Eric: I think that enormous passion for what they are doing and a real thoughtfulness about the business they are trying to build are necessary. At the same time, entrepreneurs should understand that there are legitimate risks in the business. They should worry more about those risks than I do and have some clear thoughts on how to manage them.
I frequently talk about how great entrepreneurs have their eyes to the sky but their feet planted firmly on the ground. And what I mean is that they should have greater vision for their business than anyone else, and they should be able to convince people of their vision. That’s the inspiring piece.
But they must never lose touch with the ground in terms of what are the practical realities of getting there and how to overcome obstacles and be successful. And it is actually a pretty rare ability to be able to straddle the two.
How do you both have your eyes to the sky and keep your feet planted firmly on the ground? You have to be your toughest critic and yet never stop inspiring people about the opportunity. Most people do not do that very well.
Irina: Yes, you have to be pretty high up there, and you also have to be very humble.
Eric: That’s exactly right. I see a lot of entrepreneurs who have their eyes to the sky, but their feet are not firmly planted. And I see entrepreneurs who have their feet very firmly planted but really don’t inspire. And that is why the combination is valuable and unique.
Irina: What do you do with businesses that come your way that you don’t invest in? Is there anything you offer them?
Eric: Typically, investors referring companies to other investors when they are not investing tends to not work out. It is not usually a good thing for the company. It turns out to be not a useful way to help. What we try to do is to give the founders helpful feedback on their business but be to fair to them. If I am not investing, it doesn’t mean that there are fatal flaws in the business.

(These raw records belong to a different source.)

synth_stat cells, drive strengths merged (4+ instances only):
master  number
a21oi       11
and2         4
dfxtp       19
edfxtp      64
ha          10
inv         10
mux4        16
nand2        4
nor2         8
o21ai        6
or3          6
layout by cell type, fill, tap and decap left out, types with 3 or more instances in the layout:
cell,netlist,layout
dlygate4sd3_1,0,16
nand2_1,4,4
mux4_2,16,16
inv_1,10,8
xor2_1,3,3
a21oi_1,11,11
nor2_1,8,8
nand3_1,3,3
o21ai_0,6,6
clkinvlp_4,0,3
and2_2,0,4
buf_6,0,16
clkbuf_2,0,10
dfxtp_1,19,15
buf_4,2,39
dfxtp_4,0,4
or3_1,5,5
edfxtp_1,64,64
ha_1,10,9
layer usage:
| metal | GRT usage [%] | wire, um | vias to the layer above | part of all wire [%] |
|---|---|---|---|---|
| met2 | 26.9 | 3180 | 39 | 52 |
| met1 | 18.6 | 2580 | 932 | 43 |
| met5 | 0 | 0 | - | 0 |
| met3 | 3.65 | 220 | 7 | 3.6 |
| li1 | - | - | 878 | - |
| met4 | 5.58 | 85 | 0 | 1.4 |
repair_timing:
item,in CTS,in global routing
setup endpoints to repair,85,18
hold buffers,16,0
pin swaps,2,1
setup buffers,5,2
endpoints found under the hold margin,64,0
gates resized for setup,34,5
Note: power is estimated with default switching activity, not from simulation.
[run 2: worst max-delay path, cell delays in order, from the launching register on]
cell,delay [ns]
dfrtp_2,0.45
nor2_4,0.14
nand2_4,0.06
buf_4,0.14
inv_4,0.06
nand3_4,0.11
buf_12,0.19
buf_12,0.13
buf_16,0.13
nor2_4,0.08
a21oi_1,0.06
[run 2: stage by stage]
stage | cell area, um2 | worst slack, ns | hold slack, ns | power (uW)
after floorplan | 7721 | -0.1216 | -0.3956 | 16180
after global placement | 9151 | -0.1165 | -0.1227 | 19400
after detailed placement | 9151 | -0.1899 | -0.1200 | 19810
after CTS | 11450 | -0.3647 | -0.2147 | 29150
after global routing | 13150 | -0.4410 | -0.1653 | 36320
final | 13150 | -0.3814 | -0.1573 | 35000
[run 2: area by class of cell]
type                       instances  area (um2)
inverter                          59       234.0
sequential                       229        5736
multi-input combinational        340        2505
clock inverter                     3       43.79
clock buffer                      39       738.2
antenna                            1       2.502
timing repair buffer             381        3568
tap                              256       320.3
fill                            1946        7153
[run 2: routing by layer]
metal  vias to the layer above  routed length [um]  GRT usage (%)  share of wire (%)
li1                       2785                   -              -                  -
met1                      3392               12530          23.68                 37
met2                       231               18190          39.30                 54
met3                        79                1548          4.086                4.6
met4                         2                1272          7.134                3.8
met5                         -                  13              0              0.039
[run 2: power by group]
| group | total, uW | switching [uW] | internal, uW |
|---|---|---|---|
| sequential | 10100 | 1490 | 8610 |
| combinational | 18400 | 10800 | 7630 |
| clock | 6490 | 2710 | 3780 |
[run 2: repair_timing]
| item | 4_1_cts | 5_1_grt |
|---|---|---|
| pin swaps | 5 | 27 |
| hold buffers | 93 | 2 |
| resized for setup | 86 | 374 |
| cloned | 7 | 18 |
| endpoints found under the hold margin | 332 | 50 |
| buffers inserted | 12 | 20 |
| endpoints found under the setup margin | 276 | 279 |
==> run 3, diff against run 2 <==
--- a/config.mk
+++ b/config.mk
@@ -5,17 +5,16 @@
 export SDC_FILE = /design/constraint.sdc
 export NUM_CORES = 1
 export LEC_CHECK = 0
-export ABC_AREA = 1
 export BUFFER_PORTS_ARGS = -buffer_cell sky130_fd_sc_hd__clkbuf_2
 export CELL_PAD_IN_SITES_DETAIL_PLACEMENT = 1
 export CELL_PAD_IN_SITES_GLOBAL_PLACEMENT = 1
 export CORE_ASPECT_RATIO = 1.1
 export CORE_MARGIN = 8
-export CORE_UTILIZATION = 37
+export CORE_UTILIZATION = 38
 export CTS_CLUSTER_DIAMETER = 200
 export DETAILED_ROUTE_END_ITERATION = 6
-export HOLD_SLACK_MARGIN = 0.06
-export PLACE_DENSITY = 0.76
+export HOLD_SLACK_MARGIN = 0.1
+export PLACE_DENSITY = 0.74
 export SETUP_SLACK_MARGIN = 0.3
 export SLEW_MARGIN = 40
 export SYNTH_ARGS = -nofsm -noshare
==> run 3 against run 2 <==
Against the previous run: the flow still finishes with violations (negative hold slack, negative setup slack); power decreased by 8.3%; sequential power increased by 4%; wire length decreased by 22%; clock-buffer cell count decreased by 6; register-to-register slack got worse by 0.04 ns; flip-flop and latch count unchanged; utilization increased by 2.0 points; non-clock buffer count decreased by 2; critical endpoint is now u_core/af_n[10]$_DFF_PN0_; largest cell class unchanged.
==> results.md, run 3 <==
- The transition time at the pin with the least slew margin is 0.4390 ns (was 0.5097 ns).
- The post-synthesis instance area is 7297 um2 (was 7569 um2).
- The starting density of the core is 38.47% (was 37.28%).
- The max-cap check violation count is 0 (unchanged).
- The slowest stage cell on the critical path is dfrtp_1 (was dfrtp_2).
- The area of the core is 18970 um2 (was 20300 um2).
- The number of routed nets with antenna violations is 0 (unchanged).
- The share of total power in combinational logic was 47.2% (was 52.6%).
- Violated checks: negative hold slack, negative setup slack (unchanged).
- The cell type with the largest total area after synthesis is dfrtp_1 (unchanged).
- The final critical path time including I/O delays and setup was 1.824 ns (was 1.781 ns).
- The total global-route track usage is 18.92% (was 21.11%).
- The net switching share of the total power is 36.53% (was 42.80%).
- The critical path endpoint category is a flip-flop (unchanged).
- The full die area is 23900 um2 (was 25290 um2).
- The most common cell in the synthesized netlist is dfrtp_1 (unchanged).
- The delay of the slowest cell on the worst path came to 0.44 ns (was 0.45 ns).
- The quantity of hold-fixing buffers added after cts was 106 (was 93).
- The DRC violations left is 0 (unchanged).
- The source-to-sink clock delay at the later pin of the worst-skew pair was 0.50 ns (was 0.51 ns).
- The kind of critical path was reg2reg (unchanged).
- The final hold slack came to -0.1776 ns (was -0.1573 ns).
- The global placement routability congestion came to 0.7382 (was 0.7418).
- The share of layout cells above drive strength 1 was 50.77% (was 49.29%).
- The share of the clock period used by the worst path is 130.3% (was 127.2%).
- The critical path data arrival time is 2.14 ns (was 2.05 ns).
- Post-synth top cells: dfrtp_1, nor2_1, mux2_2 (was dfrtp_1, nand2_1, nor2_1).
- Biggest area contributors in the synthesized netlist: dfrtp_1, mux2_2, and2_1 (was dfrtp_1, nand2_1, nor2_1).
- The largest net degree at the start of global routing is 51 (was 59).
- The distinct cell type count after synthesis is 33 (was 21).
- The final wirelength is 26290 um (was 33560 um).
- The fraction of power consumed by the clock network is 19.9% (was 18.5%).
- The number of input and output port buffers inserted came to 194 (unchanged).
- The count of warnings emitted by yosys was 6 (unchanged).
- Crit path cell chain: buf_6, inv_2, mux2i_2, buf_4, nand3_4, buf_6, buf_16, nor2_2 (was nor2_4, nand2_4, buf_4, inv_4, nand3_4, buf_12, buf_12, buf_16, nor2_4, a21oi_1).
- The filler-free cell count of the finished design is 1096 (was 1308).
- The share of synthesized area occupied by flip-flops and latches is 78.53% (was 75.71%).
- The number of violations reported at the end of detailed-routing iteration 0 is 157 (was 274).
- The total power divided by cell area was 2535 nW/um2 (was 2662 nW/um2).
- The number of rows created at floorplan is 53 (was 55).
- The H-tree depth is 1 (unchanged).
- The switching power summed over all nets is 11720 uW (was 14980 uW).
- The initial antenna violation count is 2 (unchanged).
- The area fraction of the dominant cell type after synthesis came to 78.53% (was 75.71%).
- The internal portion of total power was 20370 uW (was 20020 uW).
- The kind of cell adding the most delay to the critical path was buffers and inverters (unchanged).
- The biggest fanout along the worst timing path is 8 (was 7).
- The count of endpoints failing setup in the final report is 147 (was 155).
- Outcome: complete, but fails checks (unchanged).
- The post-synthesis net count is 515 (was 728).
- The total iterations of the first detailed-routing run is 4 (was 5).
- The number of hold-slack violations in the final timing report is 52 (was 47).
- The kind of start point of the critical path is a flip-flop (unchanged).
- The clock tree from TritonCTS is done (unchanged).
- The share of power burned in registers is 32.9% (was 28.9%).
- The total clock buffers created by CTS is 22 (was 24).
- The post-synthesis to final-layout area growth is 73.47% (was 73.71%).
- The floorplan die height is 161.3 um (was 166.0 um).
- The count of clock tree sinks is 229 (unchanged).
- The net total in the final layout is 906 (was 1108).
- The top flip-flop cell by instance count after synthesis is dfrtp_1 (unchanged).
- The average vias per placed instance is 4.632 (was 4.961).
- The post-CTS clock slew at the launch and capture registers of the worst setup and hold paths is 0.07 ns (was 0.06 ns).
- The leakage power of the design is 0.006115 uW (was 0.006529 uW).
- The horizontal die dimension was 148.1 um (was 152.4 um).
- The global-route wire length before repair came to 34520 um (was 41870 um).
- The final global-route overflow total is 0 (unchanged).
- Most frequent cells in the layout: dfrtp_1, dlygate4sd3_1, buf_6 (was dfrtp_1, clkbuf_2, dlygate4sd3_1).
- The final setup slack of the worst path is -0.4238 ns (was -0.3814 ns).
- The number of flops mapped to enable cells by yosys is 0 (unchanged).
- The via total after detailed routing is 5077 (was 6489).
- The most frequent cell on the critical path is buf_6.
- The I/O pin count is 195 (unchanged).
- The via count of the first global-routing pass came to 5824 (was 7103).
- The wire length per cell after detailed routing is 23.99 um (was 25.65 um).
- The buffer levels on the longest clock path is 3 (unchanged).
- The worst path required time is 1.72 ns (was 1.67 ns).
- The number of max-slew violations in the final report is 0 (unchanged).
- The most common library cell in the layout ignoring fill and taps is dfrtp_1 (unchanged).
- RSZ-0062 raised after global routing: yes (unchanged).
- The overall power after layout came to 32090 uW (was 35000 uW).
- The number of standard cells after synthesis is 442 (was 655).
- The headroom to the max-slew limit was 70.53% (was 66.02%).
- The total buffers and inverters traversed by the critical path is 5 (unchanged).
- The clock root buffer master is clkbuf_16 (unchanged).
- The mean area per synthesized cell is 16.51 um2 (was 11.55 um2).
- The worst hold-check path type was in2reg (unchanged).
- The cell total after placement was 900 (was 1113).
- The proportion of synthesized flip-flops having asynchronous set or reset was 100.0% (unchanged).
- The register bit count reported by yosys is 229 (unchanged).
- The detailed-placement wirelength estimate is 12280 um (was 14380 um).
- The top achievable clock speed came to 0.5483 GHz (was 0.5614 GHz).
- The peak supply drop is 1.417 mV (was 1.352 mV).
==> config.mk <==
export PLATFORM = sky130hd
export DESIGN_NAME = ms_tick_gen
export DESIGN_NICKNAME = d
export VERILOG_FILES = /design/src/rtl/ms_tick_gen.sv
export SDC_FILE = /design/constraint.sdc
export NUM_CORES = 1
export LEC_CHECK = 0
export ABC_AREA = 1
export ABC_CLOCK_PERIOD_IN_PS = 2200
export BUFFER_PORTS_ARGS = -buffer_cell sky130_fd_sc_hd__buf_2
export CAP_MARGIN = 20
export CORE_ASPECT_RATIO = 0.6
export CORE_MARGIN = 1
export CORE_UTILIZATION = 45
export CTS_CLUSTER_DIAMETER = 30
export DETAILED_ROUTE_END_ITERATION = 8
export HOLD_SLACK_MARGIN = 0.02
export PLACE_DENSITY = 0.62
export SKIP_CTS_REPAIR_TIMING = 1
export SLEW_MARGIN = 20
export SYNTH_ARGS = -nofsm -noshare
export SYNTH_HDL_FRONTEND = slang
export SYNTH_SLANG_ARGS = --single-unit
==> constraint.sdc <==
create_clock -name clk -period 2.2 [get_ports clk]
set_input_delay 0.33 -clock clk [delete_from_list [all_inputs] [get_ports clk]]
set_output_delay 0.33 -clock clk [all_outputs]
set_load 0.01 [all_outputs]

I feel that everyone expects I will be able to point to one reason that either explains why I’m not investing. And I think this is sort of an unfair expectation. It is not like one thing is stopping me from investing in them. In many ways, it is like a process of falling in love. So, what we try to do is be thoughtful.
Whether we investing or not, every business has risk. We try to help the entrepreneur brainstorm how to manage those risks. We also think about whom can we introduce them to who can create some interesting opportunities.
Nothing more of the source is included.